181 12-7-20 2nd WOA St Ambrose
Ambrose was of a noble family, and was governor of Milan A.D. 374, when a bishop was to be chosen for that great see. As the Arian heretics were many and fierce, he was present to preserve order during the election. Though only a catechumen, it was the will of God that he should himself be chosen by acclamation; and, in spite his utmost resistance, he was baptized and consecrated. He was unwearied in every duty of a pastor, full of sympathy and charity, gentle and condescending in things indifferent, but inflexible in matters of principle. He showed his fearless zeal in braving the anger of the Empress Justina, by resisting and foiling her impious attempt to give one of the churches of Milan to the Arians, and by rebuking and leading to penance the really great Theodosius, who in a moment of irritation had punished most cruelly a sedition of the inhabitants of Thessalonica. He was the friend and consoler of St. Monica in all her sorrows, and in 387 he had the joy of admitting to the Church her son, St. Augustine. St. Ambrose died A.D. 397, full of years and of honors, and is revered by the Church of God as one of her greatest doctors.
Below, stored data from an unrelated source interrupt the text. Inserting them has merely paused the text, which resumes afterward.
--- src/rtl/bus_arb_pkg.sv ---
// Shared definitions for the round-robin bus arbiter:
// FSM state encoding and release-cause codes.
package bus_arb_pkg;

  typedef enum logic {
    IDLE = 1'b0,
    BUSY = 1'b1
  } state_e;

  typedef enum logic [1:0] {
    REL_NONE    = 2'd0,
    REL_LAST    = 2'd1,
    REL_MAX     = 2'd2,
    REL_ABANDON = 2'd3
  } rel_e;

endpackage

--- src/rtl/rr_pick.sv ---
// Rotate-priority encoder: first set req bit at or after ptr,
// wrapping modulo NREQ. Ports: req, ptr in; found, idx out.
module rr_pick #(
  parameter int NREQ = 4
) (
  input  logic [NREQ-1:0]         req,
  input  logic [$clog2(NREQ)-1:0] ptr,
  output logic                    found,
  output logic [$clog2(NREQ)-1:0] idx
);

  localparam int OW = $clog2(NREQ);
  localparam logic [OW:0] N_W = (OW+1)'(NREQ);

  logic [NREQ-1:0] rot;
  logic [OW:0]     sum;

  // rot[k] is req[(ptr + k) mod NREQ]
  assign rot = NREQ'({req, req} >> ptr);

  // Descending scan: the lowest hit is written last and wins.
  always_comb begin
    found = 1'b0;
    idx   = '0;
    sum   = '0;
    for (int k = NREQ - 1; k >= 0; k--) begin
      if (rot[k[OW-1:0]]) begin
        sum = {1'b0, ptr} + {1'b0, k[OW-1:0]};
        if (sum >= N_W)
          sum = sum - N_W;
        found = 1'b1;
        idx   = sum[OW-1:0];
      end
    end
  end

endmodule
“Women and men are not mistaken when they regard themselves as superior to mere bodily creatures and as more than mere particles of nature or nameless units in modern society. For by their power to know themselves in the depts of their being they rise above the entire universe of mere objects…. Endowed with wisdom, women and men are led through visible realities to those which are invisible”.
(Pastoral Constitution on the Church in the Modern World, 14-15, Austin Flannery Translation).